モスバーガーが日本の弁当チェーン「おぼんdeごはん」を買収した。ハンバーガーチェーンが弁当専門店を傘下に収める異例の経営統合である。
背景には、コンビニ弁当との競争激化と、都市部の昼食需要の多様化がある。モスは既存のハンバーガー店舗網では取り込めない『家族向け定食層』と『テイクアウト&デリバリー需要』を狙う戦略だ。おぼんdeごはんは店舗数約150を展開し、日本人の基本食『米と定食』の顧客基盤を持つ。
モスにとってのメリットは明確:既存店の死角である「正午~13時の女性客・ファミリー層」「持ち帰り弁当の需要」「定食メニューの調理ノウハウ」が一度に手に入る。同時におぼんdeごはんもモスの物流網・オペレーション能力を獲得でき、全国展開への道が拓ける。

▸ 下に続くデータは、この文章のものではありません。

===== config.mk =====
export PLATFORM = sky130hd
export DESIGN_NAME = vga_stream_out
export DESIGN_NICKNAME = d
export VERILOG_FILES = /design/src/rtl/vga_timing_pkg.sv /design/src/rtl/vga_timing_counter.sv /design/src/rtl/vga_stream_out.sv
export SDC_FILE = /design/constraint.sdc
export NUM_CORES = 1
export LEC_CHECK = 0
export CAP_MARGIN = 20
export CORE_UTILIZATION = 45
export DETAILED_ROUTE_END_ITERATION = 10
export GPL_TIMING_DRIVEN = 0
export PLACE_DENSITY = 0.75
export SYNTH_ARGS = -nofsm -noshare
export SYNTH_HDL_FRONTEND = slang
export SYNTH_SLANG_ARGS = --single-unit

===== constraint.sdc =====
create_clock -name clk_clk -period 2.11 [get_ports clk_clk]
set_input_delay 0.633 -clock clk_clk [delete_from_list [all_inputs] [get_ports clk_clk]]
set_output_delay 0.633 -clock clk_clk [all_outputs]
set_load 0.01 [all_outputs]

===== src/rtl/vga_timing_pkg.sv =====
// Default 640x480@60 VGA timing constants and the stream FSM state type
// shared by vga_stream_out and its timing counter.
package vga_timing_pkg;

  localparam int CNT_W = 10;

  localparam int H_ACTIVE_DEF = 640;
  localparam int H_FP_DEF     = 16;
  localparam int H_SYNC_DEF   = 96;
  localparam int H_BP_DEF     = 48;
  localparam int V_ACTIVE_DEF = 480;
  localparam int V_FP_DEF     = 10;
  localparam int V_SYNC_DEF   = 2;
  localparam int V_BP_DEF     = 33;

  function automatic int line_total(input int active, input int fp, input int sync,
                                    input int bp);
    return active + fp + sync + bp;
  endfunction

  localparam int H_TOTAL_DEF      = line_total(H_ACTIVE_DEF, H_FP_DEF, H_SYNC_DEF, H_BP_DEF);
  localparam int V_TOTAL_DEF      = line_total(V_ACTIVE_DEF, V_FP_DEF, V_SYNC_DEF, V_BP_DEF);
  localparam int H_SYNC_START_DEF = H_ACTIVE_DEF + H_FP_DEF;
  localparam int H_SYNC_END_DEF   = H_SYNC_START_DEF + H_SYNC_DEF;
  localparam int V_SYNC_START_DEF = V_ACTIVE_DEF + V_FP_DEF;
  localparam int V_SYNC_END_DEF   = V_SYNC_START_DEF + V_SYNC_DEF;

  typedef enum logic {
    WAIT = 1'b0,
    RUN  = 1'b1
  } state_e;

endpackage


===== src/rtl/vga_timing_counter.sv =====
// Free-running horizontal/vertical raster counters with combinational
// active-area, sync and frame-origin decodes.
module vga_timing_counter
  import vga_timing_pkg::*;
#(
  parameter int H_ACTIVE = H_ACTIVE_DEF,
  parameter int H_FP     = H_FP_DEF,
  parameter int H_SYNC   = H_SYNC_DEF,
  parameter int H_BP     = H_BP_DEF,
  parameter int V_ACTIVE = V_ACTIVE_DEF,
  parameter int V_FP     = V_FP_DEF,
  parameter int V_SYNC   = V_SYNC_DEF,
  parameter int V_BP     = V_BP_DEF
) (
  input  logic             clk_i,
  input  logic             rst_ni,
  output logic [CNT_W-1:0] h_cnt_o,
  output logic [CNT_W-1:0] v_cnt_o,
  output logic             active_o,
  output logic             hs_n_o,
  output logic             vs_n_o,
  output logic             frame_start_o
);

  localparam logic [CNT_W-1:0] H_MAX    = CNT_W'(line_total(H_ACTIVE, H_FP, H_SYNC, H_BP) - 1);
  localparam logic [CNT_W-1:0] V_MAX    = CNT_W'(line_total(V_ACTIVE, V_FP, V_SYNC, V_BP) - 1);
  localparam logic [CNT_W-1:0] H_ACT    = CNT_W'(H_ACTIVE);
  localparam logic [CNT_W-1:0] V_ACT    = CNT_W'(V_ACTIVE);
  localparam logic [CNT_W-1:0] HS_START = CNT_W'(H_ACTIVE + H_FP);
  localparam logic [CNT_W-1:0] HS_END   = CNT_W'(H_ACTIVE + H_FP + H_SYNC);
  localparam logic [CNT_W-1:0] VS_START = CNT_W'(V_ACTIVE + V_FP);
  localparam logic [CNT_W-1:0] VS_END   = CNT_W'(V_ACTIVE + V_FP + V_SYNC);

  logic [CNT_W-1:0] h_cnt_q, h_cnt_d;
  logic [CNT_W-1:0] v_cnt_q, v_cnt_d;
  logic             h_wrap;

  always_comb begin
    h_wrap  = (h_cnt_q == H_MAX);
    h_cnt_d = h_wrap ? '0 : h_cnt_q + 1'b1;
    v_cnt_d = v_cnt_q;
    if (h_wrap) begin
      v_cnt_d = (v_cnt_q == V_MAX) ? '0 : v_cnt_q + 1'b1;
    end
  end

  always_ff @(posedge clk_i or negedge rst_ni) begin
    if (!rst_ni) begin
      h_cnt_q <= '0;
      v_cnt_q <= '0;
    end else begin
      h_cnt_q <= h_cnt_d;
      v_cnt_q <= v_cnt_d;
    end
  end

  assign h_cnt_o       = h_cnt_q;
  assign v_cnt_o       = v_cnt_q;
  assign active_o      = (h_cnt_q < H_ACT) && (v_cnt_q < V_ACT);
  assign hs_n_o        = !((h_cnt_q >= HS_START) && (h_cnt_q < HS_END));
  assign vs_n_o        = !((v_cnt_q >= VS_START) && (v_cnt_q < VS_END));
  assign frame_start_o = (h_cnt_q == '0) && (v_cnt_q == '0);

endmodule


===== src/rtl/vga_stream_out.sv =====
// Avalon-ST 12-bit RGB pixel stream to VGA conduit: locks to sop at the raster
// origin, blanks any frame with underflow or framing errors and relocks next frame.
module vga_stream_out
  import vga_timing_pkg::*;
#(
  parameter int H_ACTIVE = H_ACTIVE_DEF,
  parameter int H_FP     = H_FP_DEF,
  parameter int H_SYNC   = H_SYNC_DEF,
  parameter int H_BP     = H_BP_DEF,
  parameter int V_ACTIVE = V_ACTIVE_DEF,
  parameter int V_FP     = V_FP_DEF,
  parameter int V_SYNC   = V_SYNC_DEF,
  parameter int V_BP     = V_BP_DEF
) (
  input  logic        clk_clk,
  input  logic        reset_reset_n,
  input  logic [11:0] in_data,
  input  logic        in_valid,
  input  logic        in_sop,
  input  logic        in_eop,
  output logic        in_ready,
  output logic        vga_out_CLK,
  output logic        vga_out_HS,
  output logic        vga_out_VS,
  output logic        vga_out_BLANK,
  output logic        vga_out_SYNC,
  output logic [3:0]  vga_out_R,
  output logic [3:0]  vga_out_G,
  output logic [3:0]  vga_out_B,
  input  logic        stat_clear,
  output logic        stat_underflow,
  output logic        stat_frame_err,
  output logic        frame_start
);

  localparam logic [CNT_W-1:0] H_LAST = CNT_W'(H_ACTIVE - 1);
  localparam logic [CNT_W-1:0] V_LAST = CNT_W'(V_ACTIVE - 1);

  logic [CNT_W-1:0] h_cnt, v_cnt;
  logic             active, hs_n, vs_n, origin, last;

  vga_timing_counter #(
    .H_ACTIVE (H_ACTIVE), .H_FP (H_FP), .H_SYNC (H_SYNC), .H_BP (H_BP),
    .V_ACTIVE (V_ACTIVE), .V_FP (V_FP), .V_SYNC (V_SYNC), .V_BP (V_BP)
  ) u_timing (
    .clk_i         (clk_clk),
    .rst_ni        (reset_reset_n),
    .h_cnt_o       (h_cnt),
    .v_cnt_o       (v_cnt),
    .active_o      (active),
    .hs_n_o        (hs_n),
    .vs_n_o        (vs_n),
    .frame_start_o (origin)
  );

  assign last = (h_cnt == H_LAST) && (v_cnt == V_LAST);

  state_e      state_q, state_d;
  logic        ready, show, uf_set, fe_set;
  logic        hs_q, vs_q, blank_q, fs_q;
  logic        uf_q, uf_d, fe_q, fe_d;
  logic [11:0] rgb_q, rgb_d;

  // In WAIT a sop is held off until the origin so it lines up with (0,0);
  // anything else is drained. In RUN the stream is consumed only when visible.
  always_comb begin
    state_d = state_q;
    ready   = 1'b0;
    show    = 1'b0;
    uf_set  = 1'b0;
    fe_set  = 1'b0;
    unique case (state_q)
      WAIT: begin
        ready = origin | ~in_sop;
        if (origin && in_valid && in_sop) begin
          show    = 1'b1;
          state_d = RUN;
        end
      end
      RUN: begin
        ready = active;
        if (active) begin
          if (!in_valid) begin
            uf_set  = 1'b1;
            state_d = WAIT;
          end else if ((in_sop && !origin) || (in_eop != last)) begin
            fe_set  = 1'b1;
            state_d = WAIT;
          end else begin
            show = 1'b1;
          end
        end
      end
      default: state_d = WAIT;
    endcase
  end

  assign rgb_d = show ? in_data : 12'h000;
  assign uf_d  = uf_set | (uf_q & ~stat_clear);
  assign fe_d  = fe_set | (fe_q & ~stat_clear);

  always_ff @(posedge clk_clk or negedge reset_reset_n) begin
    if (!reset_reset_n) begin
      state_q <= WAIT;
      hs_q    <= 1'b1;
      vs_q    <= 1'b1;
      blank_q <= 1'b0;
      rgb_q   <= 12'h000;
      uf_q    <= 1'b0;
      fe_q    <= 1'b0;
      fs_q    <= 1'b0;
    end else begin
      state_q <= state_d;
      hs_q    <= hs_n;
      vs_q    <= vs_n;
      blank_q <= active;
      rgb_q   <= rgb_d;
      uf_q    <= uf_d;
      fe_q    <= fe_d;
      fs_q    <= origin;
    end
  end

  // Gated by reset so the source sees no handshake while the block is held.
  assign in_ready       = ready & reset_reset_n;
  assign vga_out_CLK    = ~clk_clk;
  assign vga_out_HS     = hs_q;
  assign vga_out_VS     = vs_q;
  assign vga_out_BLANK  = blank_q;
  assign vga_out_SYNC   = 1'b0;
  assign vga_out_R      = rgb_q[11:8];
  assign vga_out_G      = rgb_q[7:4];
  assign vga_out_B      = rgb_q[3:0];
  assign stat_underflow = uf_q;
  assign stat_frame_err = fe_q;
  assign frame_start    = fs_q;

endmodule


* Yosys cells after proc, flatten, opt, wreduce, memory -nomap -nowiden
Cells that the tools add are included.
** Storage, ports and cells
- Flip-flop bits (word level) :: 39
- Input port bits :: 18
- Output and inout bits :: 21
- Word-level logic and storage cells :: 65
** Operators by class
- $add $sub $neg :: 2
- Order comparisons :: 6
- Equal/unequal tests :: 5
- Mux-type cells :: 18
- Bitwise gates (word level) :: 10
- Reduce and logical (&&, ||, !) cells :: 14
** Operators with widths (number)
- == test 10 bit (second input constant) :: 3
- adder 10 x 1 -> 10 bit (second input constant) :: 2
- zero test 10 bit :: 2
- less-than comparator 10 bit (second input constant) :: 2
- less-than comparator 10 x 9 -> 1 bit (second input constant) :: 2
- two-way mux 10 bit :: 2
- two-way mux 1 bit :: 12
- two-way mux 12 bit :: 1
- == test 10 x 9 -> 1 bit (second input constant) :: 1
- greater-or-equal comparator 10 bit (second input constant) :: 1
- greater-or-equal comparator 10 x 9 -> 1 bit (second input constant) :: 1
- logical AND 1 bit :: 8
- case mux 1 bit (2 select lines) :: 3
- inverter 1 bit :: 4
- AND 1 bit :: 3
- zero test 1 bit :: 3
- bitwise OR 1 bit :: 3
- logical OR 1 bit :: 1
- inequality test 1 bit :: 1

* Depth between registers and ports, before layout
Gate-level depths: netlist of the first run.
- Word-level depth :: 10
- Mapped depth :: 8
- Depth with buffers taken out :: 7

* Modules after synthesis
From an unflattened synthesis of the first run, not the netlist that was laid out.
** Unflattened totals
- Cell total of the unflattened synthesis :: 177
- Area, all modules :: 1946.9 um^2
** By module, submodules not included
- vga_timing_counter :: times used 1, cells each 116, area each 1166.1 um^2, sequential area each 500.5 um^2
- vga_stream_out :: times used 1, cells each 61, area each 780.7 um^2, sequential area each 478.0 um^2

==> results of run 1 <==
[power breakdown]
part / leakage (nW) / switching, mW / internal (mW)
Clock: 0.0829 / 0.302 / 0.478
Sequential: 0.510 / 0.000000000000000191 / 0.748
Combinational: 0.611 / 0.0268 / 0.0375
Total: 1.20 / 0.329 / 1.26
[cells by family (layout without fill, tap and decap cells)]
logic type	count (synthesis)	in the layout	synth area share, %
compound gates	32	32	12.0
simple gates	67	67	21.0
flops	39	39	53.4
fa+ha+maj	4	4	2.73
other cells	1	1	0.205
mux	1	1	0.546
xor+xnor	12	12	5.74
buf+inv	17	84	4.30
[through the flow]
| stage | TNS (ns) | power (mW) | std cells |
|---|---|---|---|
| after CTS | -0.404 | 1.61 | 277 |
| final | -0.430 | 1.59 | 288 |
| after floorplan | 0 | 0.791 | 173 |
| after detailed placement | -3.42 | 0.877 | 258 |
| after global routing | -0.536 | 1.66 | 288 |
| after global placement | -19.77 | 0.876 | 258 |
[timing repair]
action / in CTS / in global routing
setup endpoints to repair: 16 / 16
resized for setup: 33 / 11
buffers inserted: 11 / 11
hold endpoints to repair: 0 / 0
pin swaps: 8 / 6
cloned: 1 / 0
[worst max path at each step]
stage	startpoint	to	cells past startpoint
2_1_floorplan	u_timing.v_cnt_o[1]	in_ready	7
3_3_place_gp	reset_reset_n	in_ready	3
3_5_place_dp	reset_reset_n	in_ready	3
4_1_cts	u_timing.v_cnt_o[0]	in_ready	8
5_1_grt	u_timing.h_cnt_o[7]	in_ready	7
6_report	u_timing.h_cnt_o[3]	in_ready	6
[placed cells by master (no fill, tap or decap), types with 2 or more instances in the layout]
cell,instances
a21boi_0,9
a21boi_1,4
a21oi_1,2
and3_1,4
buf_2,2
buf_4,23
buf_6,3
clkbuf_1,2
clkbuf_16,2
clkbuf_8,6
clkdlybuf4s50_1,34
dfrtp_1,31
dfrtp_2,6
dfstp_2,2
ha_1,2
inv_1,9
inv_2,2
nand2_1,14
nand3_1,7
nand4_1,5
nor2_1,10
nor2b_1,3
nor3_4,2
nor4_1,2
nor4_2,2
nor4_4,2
o21ai_0,6
o22ai_1,2
o31ai_1,2
xnor2_1,4
xor2_1,8
[layout make-up]
class                           instances  area [sq um]
Clock inverter                          1          3.75
Buffer                                  5          43.8
Tap cell                               48          60.1
Inverter                               10          37.5
Multi-Input combinational cell        117           881
Fill cell                             263          1100
Clock buffer                           11           153
Sequential cell                        39           986
Timing Repair Buffer                   57           508
[state kept, by name, indices dropped and copies added (netlist names)]
signal / flops
state_q: 1
stat_frame_err: 1
frame_start: 1
stat_underflow: 1
vga_out_BLANK: 1
rgb_q: 12
u_timing.v_cnt_o: 10
vga_out_HS: 1
u_timing.h_cnt_o: 10
vga_out_VS: 1
[routing by layer]
layer  vias up  wire length [um]
li1        737                 -
met1       756              1710
met2        56              2430
met3         7               268
met4         0                51
met5         -                 0
[worst reg2reg max path, delay by kind of cell, from the launching register on]
family | cells | cell delay (ns)
adders and majority gates | 1 | 0.15
and+or+nand+nor | 3 | 0.61
DFF | 1 | 0.36
AOI/OAI and AO/OA | 1 | 0.18
buffers and inverters | 3 | 0.39
muxes | 1 | 0.32
==> impl_metrics.ini, run 1 <==
[run_status]
status = finished with violations
violations = setup timing

[sta]
fin_ws_ns = -0.325
whs_ns = 0.290
min_period_ns = 2.44
maxSlewViolCount = 0
setup_viol = 2
period_share_pct = 115
hold_viol_final = 0
rsz0062_at_grt = true
worstMarginPinSlew_ns = 0.837
relSlewSlack_pct = 44.2
finalClockSkew_ns = 0.199
clock.fmax_ghz = 0.411

[critical_path]
cp_cell_sequence = nor4_1 -> nand3b_1 -> nor3_4 -> o21ai_1 -> a21boi_1 -> buf_2
cp.buffers_inverters = 1
cp-end-kind = output port
rr_startpoint = u_timing.h_cnt_o[1]
regToRegSetupSlack_ns = 0.03
critical_path.max_stage_delay_ns = 0.45
cp.arrival_ns = 1.80
cp.required_ns = 1.48
slowest_stage = dfrtp_2
path_delay_family = simple AND/OR/NAND/NOR gates
reg2reg_depth = 9
start_kind = flop
r2r_end = stat_frame_err
cp_max_fo = 6
path_class = reg2out

[grt]
met3_usage_pct = 7.76
top_usage_layer = met2
overflow = 0
grt_pass1_wl_um = 6950
antenna_found_initial = 0
grt_util_met1_pct = 23.3
grt.total_usage_pct = 21.7
grt_use_met2_pct = 38.9
grt_max_degree = 41
grt_pass1_vias = 1555

[finish]
diodes = 0
drive_above_1_share_pct = 27.1
fin_nets = 261
syn_to_final_growth_pct = 45.9
design_area_sq_um = 2670
post-route-util_pct = 70.9

[yosys]
netlist_area_sq_um = 1830
synth.avg_cell_area_sq_um = 10.6
ys_warn_count = 0
yosysUniqueCellTypes = 43
synth_edf_count = 0
synth_cells = 173
ys_seq_area_share_pct = 53.4
yosys.area.top_type = dfrtp_1
ys.flop_type = dfrtp_1
synth_most_common_cell = dfrtp_1
synth.top_cell.area_share_pct = 50.5
ys_seq_elements = 39
syn_nets = 195
synth_common_cells = 37 x dfrtp_1, 15 x nand2_1, 13 x a21boi_0, 11 x inv_1, 11 x nor2_1
synthTopCellsByArea = dfrtp_1 51%, a21boi_0 5.3%, xor2_1 3.8%, nand2_1 3.1%, dfstp_2 2.9%
async_flop_share_pct = 100

[placement]
io_buffers = 37
pre_cts_ws_ns = -0.673
gp_congestion = 0.848
post-dp-hpwl_um = 2920
place_area_sq_um = 2260

[floorplan]
die_area_sq_um = 4330
io_pins = 39
die_h_um = 65.8
rows = 22
fp.coreArea_sq_um = 3770
initial_utilization_pct = 48.6
dieWidth_um = 65.8

[clock_network]
cts_tree = built
worstSkewPairLatency_ns = 0.46
cts_buffers = 5
ctsHoldBuffers = 0
h-tree-depth = 2
ctsLongestPathBuffers = 2
cts-root-buf = clkbuf_8
path_clk_slew_ns = 0.04

[job]
cap_violations = 0

[route]
num_vias = 1556
vias_per_cell = 5.40
finalWirelength_um = 4460
drtAntennaViolNets = 0
drtPass1Iterations = 4
route.detailed.drc = 0
drtIter0Drc = 108
routedWlPerCell_um = 15.5

[pwr]
powerDensity_nw_per_um2 = 596
power_leakage_nw = 1.20
peakVddDrop_v = 0.000556

[worst_hold_path]
hold_class = in2async
(Power assumes the default switching activity.)
==> run 2: changes to the inputs <==
--- a/config.mk
+++ b/config.mk
@@ -10,6 +10,7 @@
 export DETAILED_ROUTE_END_ITERATION = 10
 export GPL_TIMING_DRIVEN = 0
 export PLACE_DENSITY = 0.75
+export REMOVE_ABC_BUFFERS = 1
 export SYNTH_ARGS = -nofsm -noshare
 export SYNTH_HDL_FRONTEND = slang
 export SYNTH_SLANG_ARGS = --single-unit
==> impl_metrics.ini, run 2 (synthesis results as in run 1) <==
[run_status]
status = finished with violations
violations = setup timing

[sta]
setup_viol = 2
finalClockSkew_ns = 0.298
fin_ws_ns = -0.343
worstMarginPinSlew_ns = 0.508
rsz0062_at_grt = true
hold_viol_final = 0
relSlewSlack_pct = 66.1
maxSlewViolCount = 0
fin_tns_setup_ns = -0.636

[grt]
antenna_found_initial = 0
grt_util_met1_pct = 26.7
grt_pass1_wl_um = 7250
grt_use_met2_pct = 38.4
grt_max_degree = 41
overflow = 0
met3_usage_pct = 6.03
grt_pass1_vias = 1591
top_usage_layer = met2
grt.total_usage_pct = 22.6

[critical_path]
rr_startpoint = u_timing.h_cnt_o[6]
start_kind = clock port
critical_path.max_stage_delay_ns = 0.14
cp.buffers_inverters = 7
cp_max_fo = 5
regToRegSetupSlack_ns = 0.09
cp.arrival_ns = 1.82
slowest_stage = clkbuf_16
reg2reg_depth = 6
cp_cell_sequence = clkbuf_16 -> buf_4 -> clkbuf_16 -> buf_4 -> buf_6 -> inv_2 -> buf_6
cp.required_ns = 1.48
path_class = clk2out
path_delay_family = buffers and inverters
r2r_end = u_timing.v_cnt_o[7]
cp-end-kind = output port

[finish]
final_cell_mix = 34 x dfrtp_1, 29 x clkdlybuf4s50_1, 25 x buf_4, 13 x nand2_1, 11 x nor2_1
stdcell_count = 287
regMostFlops = rgb_q
diodes = 0
fin_nets = 260
drive_above_1_share_pct = 27.2
largest_register_ffs = 12
layout_commonest_cell = dfrtp_1
syn_to_final_growth_pct = 47.6

[placement]
gp_congestion = 0.803
post-dp-hpwl_um = 2730
place_inst = 252
io_buffers = 37

[pwr]
netSwitchingFraction_pct = 22.4
powerDensity_nw_per_um2 = 614
power_switching_mw = 0.372
power_leakage_nw = 1.30
pwr-share-seq_pct = 45.0
intPower_mw = 1.29
power_mw = 1.66
peakVddDrop_v = 0.000505
clock_power_share_pct = 51.5
combPwrFrac_pct = 3.5

[route]
vias_per_cell = 5.34
drtPass1Iterations = 4
finalWirelength_um = 4410
num_vias = 1532
route.detailed.drc = 0
drtIter0Drc = 68
drtAntennaViolNets = 0
routedWlPerCell_um = 15.4

[floorplan]
rows = 22
initial_utilization_pct = 48.6
die_h_um = 65.8
dieWidth_um = 65.8
io_pins = 39
die_area_sq_um = 4330
fp.coreArea_sq_um = 3770

[clock_network]
worstSkewPairLatency_ns = 0.57
h-tree-depth = 2
cts_tree = built
ctsLongestPathBuffers = 2
ctsHoldBuffers = 0
cts_buffers = 5
path_clk_slew_ns = 0.07
cts-root-buf = clkbuf_8

[job]
cap_violations = 0

[worst_hold_path]
hold_class = in2async
## run 2: cell type report
class | count | area (sq um)
fillers | 247 | 1070
clock buffers | 12 | 158
flip-flops and latches | 39 | 982
clock inverters | 3 | 13.8
repair buffers | 58 | 538
multi-input cells | 117 | 915
inverters | 10 | 37.5
well taps | 48 | 60.1
## run 2: per-stage QoR
stage | area, sq um | utilization [%] | hold WS [ns] | setup WS, ns
floorplan | 1790 | - | 0.337 | -0.140
detailed placement | 2220 | 58.9 | 0.483 | -0.919
global route | 2700 | 71.7 | 0.0732 | -0.439
CTS | 2530 | 67.2 | 0.231 | -0.262
global placement | 2220 | 59.0 | 0.478 | -1.69
finish | 2700 | 71.7 | 0.0414 | -0.343
## run 2: metal layers
| layer | wire length (um) | vias up |
|---|---|---|
| met3 | 214 | 9 |
| li1 | - | 735 |
| met4 | 80 | 0 |
| met5 | 0 | - |
| met2 | 2220 | 40 |
| met1 | 1900 | 748 |
## run 2: repair_timing
| action | in CTS | in global routing |
|---|---|---|
| resized for setup | 34 | 20 |
| setup endpoints to repair | 18 | 20 |
| pin swaps | 6 | 8 |
| buffers inserted | 15 | 13 |
## run 2: worst reg2reg max path: cells and delay by family (launching register included)
| family | cells | cell delay [ns] |
|---|---|---|
| and+or+nand+nor | 4 | 1.19 |
| DFF | 1 | 0.41 |
| xor gates and xnor gates | 1 | 0.18 |
| buffers and inverters | 1 | 0.16 |
## run 2: worst max-delay path by stage
| stage | start | endpoint | slack [ns] | depth (start not counted) |
|---|---|---|---|---|
| 6_report | clk_clk | vga_out_CLK | -0.34 | 7 |
| 5_1_grt | u_timing.v_cnt_o[1] | in_ready | -0.44 | 8 |
| 4_1_cts | u_timing.v_cnt_o[1] | in_ready | -0.26 | 8 |
| 3_5_place_dp | u_timing.v_cnt_o[1] | in_ready | -0.92 | 8 |
| 3_3_place_gp | reset_reset_n | in_ready | -1.69 | 3 |
| 2_1_floorplan | u_timing.v_cnt_o[1] | in_ready | -0.14 | 7 |
## run 2: power groups by stage
stage / Clock, mW / Combinational, mW / Sequential, mW
after floorplan: 0.0186 / 0.00944 / 0.762
after global placement: 0.0548 / 0.0579 / 0.762
after detailed placement: 0.0548 / 0.0585 / 0.762
after CTS: 0.726 / 0.0591 / 0.747
after global routing: 0.916 / 0.0649 / 0.747
final: 0.855 / 0.0588 / 0.747
==> run 3: changes to the inputs <==
--- a/config.mk
+++ b/config.mk
@@ -10,6 +10,7 @@
 export DETAILED_ROUTE_END_ITERATION = 10
 export GPL_TIMING_DRIVEN = 0
 export PLACE_DENSITY = 0.75
+export RECOVER_POWER = 25
 export REMOVE_ABC_BUFFERS = 1
 export SYNTH_ARGS = -nofsm -noshare
 export SYNTH_HDL_FRONTEND = slang
==> results of run 3 <==
The final DEF is identical to that of run 2; final timing and power are the same.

食品業界ではセブン-イレブンが『焼き物専門店』『スイーツ専門店』などカテゴリー別チェーンを傘下化する戦法が常識化している。モスのこの一手は『ハンバーガー+定食』のハイブリッド化で、差別化と顧客層の拡大を同時に狙う日本企業らしい現実主義だ。
弁当市場は依然2兆円規模。この買収がモスの業績をどう変えるか、注視の価値がある。